Flashback Friday: How Diabetes Topics in the News Can Start to Feel Like a Game of “Telephone”

A past Wall Street Journal article shows once again how misinformation about diabetes-related topics can be spread by even the most expert journalists.

The article, headlined “Eli Lilly to Pay for Right to Sell Diabetes Treatment Outside U.S.,” begins, “Eli Lilly & Co. will pay Amylin Pharmaceuticals Inc. for the right to sell a controversial diabetes treatment outside of the U.S.” (our italics)

The article discusses Lilly purchasing the right to sell a long-acting form of Byetta outside of the United States. Byetta, the brand name for exenatide, has approximately 700,000 users in the United States. Introduced in 2005, it is a proven means of controlling blood sugar levels in people with diabetes and helping many of them lose weight.

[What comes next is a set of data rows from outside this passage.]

===== config.mk =====
export PLATFORM = sky130hd
export DESIGN_NAME = fsc_station_config
export DESIGN_NICKNAME = d
export VERILOG_FILES = /design/src/hw/fsc_pkg.sv /design/src/hw/fsc_station_config.sv
export VERILOG_INCLUDE_DIRS = /design/src /design/src/hw
export SDC_FILE = /design/constraint.sdc
export NUM_CORES = 1
export LEC_CHECK = 0
export BUFFER_PORTS_ARGS = -buffer_cell sky130_fd_sc_hd__buf_2
export CAP_MARGIN = 10
export CORE_ASPECT_RATIO = 0.7
export CORE_MARGIN = 2
export CORE_UTILIZATION = 36
export DETAILED_ROUTE_END_ITERATION = 10
export GPL_TIMING_DRIVEN = 1
export PLACE_DENSITY = 0.63
export RECOVER_POWER = 100
export SLEW_MARGIN = 20
export SYNTH_ARGS = -nofsm -noshare
export SYNTH_HDL_FRONTEND = slang
export SYNTH_SLANG_ARGS = --single-unit

===== constraint.sdc =====
create_clock -name i_clock -period 4.1 [get_ports i_clock]
set_input_delay 0.82 -clock i_clock [delete_from_list [all_inputs] [get_ports i_clock]]
set_output_delay 0.82 -clock i_clock [all_outputs]
set_load 0.02 [all_outputs]

===== src/hw/fsc_params.svh =====
// Offsets, field positions, reset values and timing counts of the station block
`ifndef FSC_PARAMS_SVH
`define FSC_PARAMS_SVH

// Register byte offsets
`define FSC_REG_CONFIG    8'h00
`define FSC_REG_LIVE      8'h04
`define FSC_REG_STATUS    8'h08
`define FSC_REG_CLEAR     8'h0C
`define FSC_REG_ENABLE    8'h10
`define FSC_REG_XFER      8'h14
`define FSC_REG_TXDATA    8'h18
`define FSC_REG_RXDATA    8'h1C

// Status / enable bit positions
`define FSC_EV_SWCHG      0
`define FSC_EV_CLIP       1
`define FSC_EV_BADBLK     2
`define FSC_EV_RXBYTE     3
`define FSC_EV_RXERR      4
`define FSC_EV_TXDONE     5
`define FSC_EV_W          6

// Transfer request fields
`define FSC_XF_CH1ONLY    8
`define FSC_XF_FAM_DEF    9
`define FSC_XF_FAM_BLK    10

// Reset values and bus response codes
`define FSC_ENABLE_RST    6'h00
`define FSC_RESP_OKAY     2'h0
`define FSC_RESP_DECERR   2'h3

// Switch limits and fixed figures
`define FSC_STATION_MIN   8'h01
`define FSC_STATION_MAX   8'h40
`define FSC_DIGIT_MAX     4'h9
`define FSC_RATE_MAX      4'h4
`define FSC_STATIONS      8'h04
`define FSC_BLK_MAX       8'h07

// Timing: clock, serial rate, flash interval and start-up hold-off
`define FSC_CLK_HZ        125000000
`define FSC_BAUD          38400
`define FSC_BIT_CYC       (`FSC_CLK_HZ / `FSC_BAUD)
`define FSC_FLASH_MS      400
`define FSC_FLASH_CYC     ((`FSC_CLK_HZ / 1000) * `FSC_FLASH_MS)
`define FSC_INIT_CYC      16

`endif


===== src/hw/fsc_pkg.sv =====
// Types shared by the station configuration block
package fsc_pkg;

    // Raw rotary switch inputs, one nibble per switch
    typedef struct packed {
        logic [3:0] tens;
        logic [3:0] units;
        logic [3:0] rate;
        logic [3:0] ext;
    } fsc_sw_t;

    // Start-up configuration as latched and decoded
    typedef struct packed {
        logic [7:0] station;
        logic [2:0] rate;
        logic [3:0] ways;
        logic       v2;
        logic       station_ok;
        logic       rate_ok;
    } fsc_cfg_t;

    // Start-up sequence
    typedef enum logic [2:0] {
        ST_WAIT  = 3'b001,
        ST_LATCH = 3'b010,
        ST_RUN   = 3'b100
    } fsc_state_t;

endpackage


===== src/hw/fsc_station_config.sv =====
// Fieldbus station configuration, word limits and diagnostic serial port
`timescale 1ns/1ps
`include "fsc_params.svh"
`default_nettype none

module fsc_station_config #(
    parameter int FLASH_CYC = `FSC_FLASH_CYC,
    parameter int INIT_CYC  = `FSC_INIT_CYC
) (
    input  wire logic            i_clock,
    input  wire logic            i_nrst,
    input  wire logic [7:0]      i_awaddr,
    input  wire logic            i_awvalid,
    output logic                 o_awready,
    input  wire logic [31:0]     i_wdata,
    input  wire logic [3:0]      i_wstrb,
    input  wire logic            i_wvalid,
    output logic                 o_wready,
    output logic [1:0]           o_bresp,
    output logic                 o_bvalid,
    input  wire logic            i_bready,
    input  wire logic [7:0]      i_araddr,
    input  wire logic            i_arvalid,
    output logic                 o_arready,
    output logic [31:0]          o_rdata,
    output logic [1:0]           o_rresp,
    output logic                 o_rvalid,
    input  wire logic            i_rready,
    input  wire fsc_pkg::fsc_sw_t i_switches,
    input  wire logic            i_device_fault,
    input  wire logic            i_uart_rx,
    output logic                 o_uart_tx,
    output logic                 o_power_green,
    output logic                 o_power_red,
    output logic                 o_run_green,
    output logic                 o_link_err_red,
    output logic                 o_irq,
    output logic [7:0]           o_station_first,
    output logic [7:0]           o_station_last,
    output logic [7:0]           o_word_grant,
    output logic                 o_word_dual,
    output logic                 o_bit_dual,
    output logic                 o_default_read
);

    localparam int BIT_CYC = `FSC_BIT_CYC;
    localparam int HALF_CYC = BIT_CYC / 2;

    // Counters below are 32 bits; tiny values would break the flash and start-up hold-off
    generate
        if (FLASH_CYC < 2 || INIT_CYC < 1) begin : g_bad_param
            $error("fsc_station_config: FLASH_CYC >= 2, INIT_CYC >= 1");
        end
    endgenerate

    fsc_pkg::fsc_state_t state_r;
    fsc_pkg::fsc_cfg_t   cfg_r;
    fsc_pkg::fsc_sw_t    latched_r;
    logic [31:0] init_cnt_r;
    logic        sw_changed_r;
    logic        mismatch;
    logic        init_done;
    logic        cfg_ok;
    logic [31:0] flash_cnt_r;
    logic        flash_r;
    logic [`FSC_EV_W-1:0] status_r;
    logic [`FSC_EV_W-1:0] enable_r;
    logic [`FSC_EV_W-1:0] events;
    logic [`FSC_EV_W-1:0] clear_mask;
    logic        aw_held_r;
    logic        w_held_r;
    logic [7:0]  awaddr_r;
    logic [31:0] wdata_r;
    logic [3:0]  wstrb_r;
    logic        wr_go;
    logic        wr_hit;
    logic [10:0] xfer_r;
    logic [7:0]  grant_r;
    logic [7:0]  lim_both;
    logic [7:0]  lim_ch1;
    logic [7:0]  lim;
    logic [10:0] xfer_nxt;
    logic        xfer_wr;
    logic [9:0]  tx_shift_r;
    logic [3:0]  tx_bits_r;
    logic [31:0] tx_div_r;
    logic        tx_busy;
    logic        tx_done;
    logic        rx_prev_r;
    logic        rx_busy_r;
    logic [3:0]  rx_bits_r;
    logic [31:0] rx_div_r;
    logic [8:0]  rx_shift_r;
    logic [7:0]  rx_data_r;
    logic        rx_byte;
    logic        rx_err;
    logic [31:0] rd_word;
    logic        rd_hit;

    // Start-up: hold off INIT_CYC cycles, latch once, then run until reset
    always_ff @(posedge i_clock or negedge i_nrst) begin
        if (!i_nrst) begin
            state_r    <= fsc_pkg::ST_WAIT;
            init_cnt_r <= 32'h0000_0000;
        end else begin
            case (state_r)
                fsc_pkg::ST_WAIT: begin
                    init_cnt_r <= init_cnt_r + 32'h0000_0001;
                    if (init_cnt_r >= 32'(INIT_CYC - 1)) begin
                        state_r <= fsc_pkg::ST_LATCH;
                    end
                end
                fsc_pkg::ST_LATCH: state_r <= fsc_pkg::ST_RUN;
                fsc_pkg::ST_RUN:   state_r <= fsc_pkg::ST_RUN;
                default:           state_r <= fsc_pkg::ST_WAIT;
            endcase
        end
    end

    // Switch capture is clocked, so reset itself only loads constants
    always_ff @(posedge i_clock or negedge i_nrst) begin
        if (!i_nrst) begin
            latched_r <= '0;
            cfg_r     <= '0;
        end else if (state_r == fsc_pkg::ST_LATCH) begin
            latched_r <= i_switches;
            cfg_r.station <= 8'({4'h0, i_switches.tens} * 8'h0A)
                           + {4'h0, i_switches.units};
            cfg_r.station_ok <= (i_switches.tens <= `FSC_DIGIT_MAX)
                && (i_switches.units <= `FSC_DIGIT_MAX)
                && (8'({4'h0, i_switches.tens} * 8'h0A)
                    + {4'h0, i_switches.units} >= `FSC_STATION_MIN)
                && (8'({4'h0, i_switches.tens} * 8'h0A)
                    + {4'h0, i_switches.units} <= `FSC_STATION_MAX);
            cfg_r.rate    <= i_switches.rate[2:0];
            cfg_r.rate_ok <= (i_switches.rate <= `FSC_RATE_MAX);
            case (i_switches.ext)
                4'h1, 4'h2, 4'h4, 4'h8: begin
                    cfg_r.v2   <= 1'b1;
                    cfg_r.ways <= i_switches.ext;
                end
                default: begin
                    cfg_r.v2   <= 1'b0;
                    cfg_r.ways <= 4'h1;
                end
            endcase
        end
    end

    assign init_done = (state_r == fsc_pkg::ST_RUN);
    assign cfg_ok    = cfg_r.station_ok && cfg_r.rate_ok;

    assign mismatch = init_done
        && ({i_switches.tens, i_switches.units, i_switches.rate}
            != {latched_r.tens, latched_r.units, latched_r.rate});

    always_ff @(posedge i_clock or negedge i_nrst) begin
        if (!i_nrst) begin
            sw_changed_r <= 1'b0;
        end else if (mismatch) begin
            sw_changed_r <= 1'b1;
        end
    end

    // Free-running 0.4 s phase for the error flash
    always_ff @(posedge i_clock or negedge i_nrst) begin
        if (!i_nrst) begin
            flash_cnt_r <= 32'h0000_0000;
            flash_r     <= 1'b0;
        end else if (flash_cnt_r >= 32'(FLASH_CYC - 1)) begin
            flash_cnt_r <= 32'h0000_0000;
            flash_r     <= ~flash_r;
        end else begin
            flash_cnt_r <= flash_cnt_r + 32'h0000_0001;
        end
    end

    // Indicators are registered so they never glitch
    always_ff @(posedge i_clock or negedge i_nrst) begin
        if (!i_nrst) begin
            o_power_green  <= 1'b0;
            o_power_red    <= 1'b1;
            o_run_green    <= 1'b0;
            o_link_err_red <= 1'b0;
        end else begin
            o_power_green <= init_done && !i_device_fault;
            o_power_red   <= !(init_done && !i_device_fault);
            o_run_green <= init_done && cfg_ok;
            if (init_done && !cfg_ok) begin
                o_link_err_red <= 1'b1;
            end else if (init_done && sw_changed_r) begin
                o_link_err_red <= flash_r;
            end else begin
                o_link_err_red <= 1'b0;
            end
        end
    end

    // Station slots follow the latched number; bit areas always carry both channels
    always_ff @(posedge i_clock or negedge i_nrst) begin
        if (!i_nrst) begin
            o_station_first <= 8'h00;
            o_station_last  <= 8'h00;
            o_bit_dual      <= 1'b0;
        end else begin
            o_station_first <= cfg_r.station;
            o_station_last  <= cfg_r.station + `FSC_STATIONS - 8'h01;
            o_bit_dual <= 1'b1;
        end
    end

    // AXI4-Lite write: address and data accepted in either order
    assign o_awready = !aw_held_r && !o_bvalid;
    assign o_wready  = !w_held_r && !o_bvalid;
    assign wr_go     = aw_held_r && w_held_r && !o_bvalid;

    always_ff @(posedge i_clock or negedge i_nrst) begin
        if (!i_nrst) begin
            aw_held_r <= 1'b0;
            w_held_r  <= 1'b0;
            awaddr_r  <= 8'h00;
            wdata_r   <= 32'h0000_0000;
            wstrb_r   <= 4'h0;
            o_bvalid  <= 1'b0;
            o_bresp   <= `FSC_RESP_OKAY;
        end else begin
            if (i_awvalid && o_awready) begin
                aw_held_r <= 1'b1;
                awaddr_r  <= i_awaddr;
            end
            if (i_wvalid && o_wready) begin
                w_held_r <= 1'b1;
                wdata_r  <= i_wdata;
                wstrb_r  <= i_wstrb;
            end
            if (wr_go) begin
                aw_held_r <= 1'b0;
                w_held_r  <= 1'b0;
                o_bvalid  <= 1'b1;
                o_bresp   <= wr_hit ? `FSC_RESP_OKAY : `FSC_RESP_DECERR;
            end else if (o_bvalid && i_bready) begin
                o_bvalid <= 1'b0;
            end
        end
    end

    assign wr_hit = (awaddr_r == `FSC_REG_CLEAR)
        || (awaddr_r == `FSC_REG_ENABLE) || (awaddr_r == `FSC_REG_XFER)
        || (awaddr_r == `FSC_REG_TXDATA);

    always_comb begin
        xfer_nxt = xfer_r;
        if (wstrb_r[0]) begin
            xfer_nxt[7:0] = wdata_r[7:0];
        end
        if (wstrb_r[1]) begin
            xfer_nxt[10:8] = wdata_r[10:8];
        end
    end
    assign xfer_wr = wr_go && (awaddr_r == `FSC_REG_XFER)
        && (wstrb_r[1:0] != 2'b00);

    assign lim_both = {2'b00, cfg_r.ways, 2'b00} - 8'h01;
    assign lim_ch1  = {1'b0, cfg_r.ways, 3'b000} - 8'h01;
    assign lim = xfer_nxt[`FSC_XF_CH1ONLY] ? lim_ch1 : lim_both;

    // Granted count may be smaller than asked, never larger
    always_ff @(posedge i_clock or negedge i_nrst) begin
        if (!i_nrst) begin
            xfer_r         <= 11'h000;
            grant_r        <= 8'h00;
            o_default_read <= 1'b0;
        end else if (xfer_wr) begin
            xfer_r  <= xfer_nxt;
            grant_r <= (xfer_nxt[7:0] > lim) ? lim : xfer_nxt[7:0];
            o_default_read <= xfer_nxt[`FSC_XF_FAM_DEF]
                && (xfer_nxt[7:0] == 8'h00);
        end
    end
    assign o_word_grant = grant_r;
    assign o_word_dual  = !xfer_r[`FSC_XF_CH1ONLY];

    // Event sources; set beats clear in the same cycle
    always_comb begin
        events = '0;
        events[`FSC_EV_SWCHG] = mismatch && !sw_changed_r;
        events[`FSC_EV_CLIP]  = xfer_wr && (xfer_nxt[7:0] > lim);
        events[`FSC_EV_BADBLK] = xfer_wr && xfer_nxt[`FSC_XF_FAM_BLK]
            && (xfer_nxt[0] || (xfer_nxt[7:0] > `FSC_BLK_MAX));
        events[`FSC_EV_RXBYTE] = rx_byte;
        events[`FSC_EV_RXERR]  = rx_err;
        events[`FSC_EV_TXDONE] = tx_done;
    end
    assign clear_mask = (wr_go && awaddr_r == `FSC_REG_CLEAR && wstrb_r[0])
        ? wdata_r[`FSC_EV_W-1:0] : '0;

    always_ff @(posedge i_clock or negedge i_nrst) begin
        if (!i_nrst) begin
            status_r <= '0;
            enable_r <= `FSC_ENABLE_RST;
        end else begin
            status_r <= (status_r & ~clear_mask) | events;
            if (wr_go && awaddr_r == `FSC_REG_ENABLE && wstrb_r[0]) begin
                enable_r <= wdata_r[`FSC_EV_W-1:0];
            end
        end
    end
    assign o_irq = |(status_r & enable_r);

    assign tx_busy = (tx_bits_r != 4'h0);
    assign tx_done = tx_busy && (tx_bits_r == 4'h1)
        && (tx_div_r >= 32'(BIT_CYC - 1));

    always_ff @(posedge i_clock or negedge i_nrst) begin
        if (!i_nrst) begin
            tx_shift_r <= 10'h3FF;
            tx_bits_r  <= 4'h0;
            tx_div_r   <= 32'h0000_0000;
        end else if (!tx_busy) begin
            // A write while busy is dropped; software polls the busy bit
            if (wr_go && awaddr_r == `FSC_REG_TXDATA && wstrb_r[0]) begin
                tx_shift_r <= {1'b1, wdata_r[7:0], 1'b0};
                tx_bits_r  <= 4'hA;
                tx_div_r   <= 32'h0000_0000;
            end
        end else if (tx_div_r >= 32'(BIT_CYC - 1)) begin
            tx_div_r   <= 32'h0000_0000;
            tx_shift_r <= {1'b1, tx_shift_r[9:1]};
            tx_bits_r  <= tx_bits_r - 4'h1;
        end else begin
            tx_div_r <= tx_div_r + 32'h0000_0001;
        end
    end
    assign o_uart_tx = tx_shift_r[0];

    // receiver samples mid-bit after start edge
    assign rx_byte = rx_busy_r && (rx_bits_r == 4'h0)
        && (rx_div_r == 32'h0000_0000) && i_uart_rx;
    assign rx_err  = rx_busy_r && (rx_bits_r == 4'h0)
        && (rx_div_r == 32'h0000_0000) && !i_uart_rx;

    always_ff @(posedge i_clock or negedge i_nrst) begin
        if (!i_nrst) begin
            rx_prev_r  <= 1'b1;
            rx_busy_r  <= 1'b0;
            rx_bits_r  <= 4'h0;
            rx_div_r   <= 32'h0000_0000;
            rx_shift_r <= 9'h000;
            rx_data_r  <= 8'h00;
        end else begin
            rx_prev_r <= i_uart_rx;
            if (!rx_busy_r) begin
                if (rx_prev_r && !i_uart_rx) begin
                    rx_busy_r <= 1'b1;
                    rx_bits_r <= 4'h8;
                    rx_div_r  <= 32'(HALF_CYC + BIT_CYC - 1);
                end
            end else if (rx_div_r != 32'h0000_0000) begin
                rx_div_r <= rx_div_r - 32'h0000_0001;
            end else if (rx_bits_r != 4'h0) begin
                rx_shift_r <= {i_uart_rx, rx_shift_r[8:1]};
                rx_bits_r  <= rx_bits_r - 4'h1;
                rx_div_r   <= 32'(BIT_CYC - 1);
            end else begin
                // Stop bit sampled; byte kept only if framing holds
                rx_busy_r <= 1'b0;
                if (i_uart_rx) begin
                    rx_data_r <= rx_shift_r[8:1];
                end
            end
        end
    end

    // Read data selection
    always_comb begin
        rd_hit  = 1'b1;
        rd_word = 32'h0000_0000;
        case (i_araddr)
            `FSC_REG_CONFIG: rd_word = {12'h000, init_done, cfg_r.rate_ok,
                cfg_r.station_ok, cfg_r.v2, cfg_r.ways, 1'b0, cfg_r.rate,
                cfg_r.station};
            `FSC_REG_LIVE:   rd_word = {16'h0000, i_switches};
            `FSC_REG_STATUS: rd_word = {26'h000_0000, status_r};
            `FSC_REG_CLEAR:  rd_word = 32'h0000_0000;
            `FSC_REG_ENABLE: rd_word = {26'h000_0000, enable_r};
            `FSC_REG_XFER:   rd_word = {8'h00, grant_r, 5'h00, xfer_r};
            `FSC_REG_TXDATA: rd_word = {23'h00_0000, tx_busy, 8'h00};
            `FSC_REG_RXDATA: rd_word = {24'h00_0000, rx_data_r};
            default:         rd_hit  = 1'b0;
        endcase
    end

    // AXI4-Lite read: one cycle from address to data
    assign o_arready = !o_rvalid;
    always_ff @(posedge i_clock or negedge i_nrst) begin
        if (!i_nrst) begin
            o_rvalid <= 1'b0;
            o_rdata  <= 32'h0000_0000;
            o_rresp  <= `FSC_RESP_OKAY;
        end else if (i_arvalid && o_arready) begin
            o_rvalid <= 1'b1;
            o_rdata  <= rd_word;
            o_rresp  <= rd_hit ? `FSC_RESP_OKAY : `FSC_RESP_DECERR;
        end else if (o_rvalid && i_rready) begin
            o_rvalid <= 1'b0;
        end
    end

endmodule // fsc_station_config

`default_nettype wire


==> metrics <==
setup slack after layout 0.665 ns; post-DP HPWL 23,500 um; Post-synth EDFFs 0; RSZ-0062 raised after global routing no; drt wl/cell 16.2 um; maximum clock frequency 291 MHz; crit end category flip-flop; Starting Density 0.367; power per cell area 487 mW/mm^2; Setup Fix Bufs, Post-CTS 0; WHS 0.407 ns; initial antenna violation count 2; Final ANT Viol Nets 0; R2R Path Start wstrb_r[1]; Ys Warns 0; die area 0.0410 mm^2; Period minus WS final 3.43 ns; HP Class input pin to flip-flop; Rows 60; clock sinks 298; vias in the first global route 10,100; Peak VDD IR 0.304 mV; max-cap check violation count 1; GRT overflow 0; post-synthesis async set-or-reset flop share 1.00; Yosys top cell area share 0.505; number of buffers added on ports 119; DIE HEIGHT 170 um; layout cell share with drive strength beyond 1 0.120; largest net degree at the start of global routing 109; post-synth top area cell dfrtp_1; placed cell areas 0.0153 mm^2; synthesized flop and latch total 298; critical setup path kind flip-flop to flip-flop; CP Launch Type flip-flop; Post-synth top cells dfrtp_1 (286), nand2_1 (188), nor2_1 (120); register area share after synthesis 0.527; cell area after layout 0.0162 mm^2; DR iter-0 viols 859; Final Hold Fails 0; reg2reg path depth 10; CP Data Required Time 4.55 ns; Final nets 1,610; Hold Crit Depth 1; Gate Count Post-Synth 1,387; fill cell count 3,780; vias after detailed routing 10,600; Initial DRT Pass Iterations 5; clock-pin slew on the worst setup and hold paths 0.07 ns; predominant post-synthesis flop cell dfrtp_1; # IOs 151; RePlAce Congestion 0.829; post-cts sizing count 0; Area Growth Syn to Fin 14.4%; Worst Tran Pin Value 2.77 ns; Final Slew Violations 108; # hold bufs at CTS 0; Yosys cell types 80; DRC viols 0; worst slack at placement 0.934 ns; synthesized area 0.0142 mm^2; GRT Resource Usage Total 0.164; setup_tns 0 ns; vias per cell 5.14; area of the multi-input gates 0.00626 mm^2; CP Max Fanout 13; LEAKAGE 7.05 nW; final clock skew 0.00568 ns; CORE AREA 0.0386 mm^2; flop2flop setup slack 0.67 ns; post-synthesis area per instance 10.2 um^2; die width 241 um; RR Endpoint o_word_grant[2]; setup violators final 0; Synth area leaders dfrtp_1 (51%), nand2_1 (5.0%), mux2_2 (3.7%); Total Wirelength 33,500 um; CTS Buffer Depth 3; worst skew pair latency 0.56 ns; hold path start i_uart_rx; final core utilization 0.420; Root Driver clkbuf_16; most frequent cell after synthesis dfrtp_1; CTS tree done; period utilisation layout 0.838; failing checks max-capacitance violations, max-slew violations; status finished with violations; CTS H-tree depth 1; area taken by flip-flops and latches 0.00747 mm^2; worst hold path endpoint rx_prev_r; Worst Path Arrival 3.88 ns; Rel. slew slack -0.845; first-pass GRT wire length 54,700 um; CTS Buf Count 30
how the worst max path moves through the flow:
stage / end / depth (start not counted) / slack, ns / startpoint
4_1_cts: o_word_grant[2] / 10 / 0.91 / wstrb_r[1]
3_3_place_gp: o_word_grant[2] / 10 / 0.99 / wstrb_r[1]
6_report: o_word_grant[2] / 10 / 0.67 / wstrb_r[1]
3_5_place_dp: o_word_grant[2] / 10 / 0.93 / wstrb_r[1]
5_1_grt: o_word_grant[2] / 10 / 0.48 / wstrb_r[1]
2_1_floorplan: o_word_grant[5] / 11 / 1.05 / wstrb_r[1]
area by class of cell:
| class | count | area share |
|---|---|---|
| clock inverter | 8 | 0.00757 |
| timing repair buffer | 139 | 0.0391 |
| inverter | 34 | 0.00788 |
| tap | 527 | 0.0407 |
| clock buffer | 48 | 0.0567 |
| multi-input combinational | 1004 | 0.387 |
| sequential | 298 | 0.461 |
| antenna | 2 | 0.000309 |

The version Lilly will sell abroad, called Byetta LAR and taken once weekly, is now undergoing the approval process by the U.S. Food and Drug Administration.

The article jumps the track when it notes that when Amylin reported that Byetta performed well against a rival drug, Januvia, “that news came after recent reports of deaths from severe pancreatitis in patients on currently marketed twice-daily doses of Byetta. Amylin has repeatedly stated there is no proven relationship between Byetta and pancreatic side effects.”

Those two sentences are the vaunted “balance” that journalists always talk about when they write a “he said/she said” piece.

Here’s the problem with it:

  • The source of the “recent reports”-the FDA-is never identified.
  • The number of deaths from severe pancreatitis in patients taking Byetta is not mentioned (six).
  • The number of people taking Byetta who have also experienced severe, but not fatal, pancreatitis is not mentioned (30).
  • The total number of people taking Byetta is never mentioned (approx. 700,000).
  • The difference between correlation (taking Byetta and later getting severe pancreatitis) and causation (taking Byetta and therefore getting severe pancreatitis) is never mentioned or explored.

Admittedly, the article’s writer was probably facing space constraints and had to resort to the shorthand explanation above. The problem with that shorthand is it soon becomes an accepted stand-in for more thoughtful and thorough explanations of controversial topics.

In fact, the “controversy” is largely a media creation. Even if Byetta could be proven as the cause of six fatal cases of pancreatitis among several hundred thousand users over a three-year period, we are talking about roughly one in every 116,000 users.

Is the threshold for controversy these days that low?

Disclaimer: Contributing writer Patrick Totty has type 2 diabetes and takes metformin and a sulfonylurea. He has never taken Byetta. He has no investments in and no personal or professional relations with Amylin or Lilly. He dislikes junk science and hates to see it repeated in a good newspaper like the Wall Street Journal.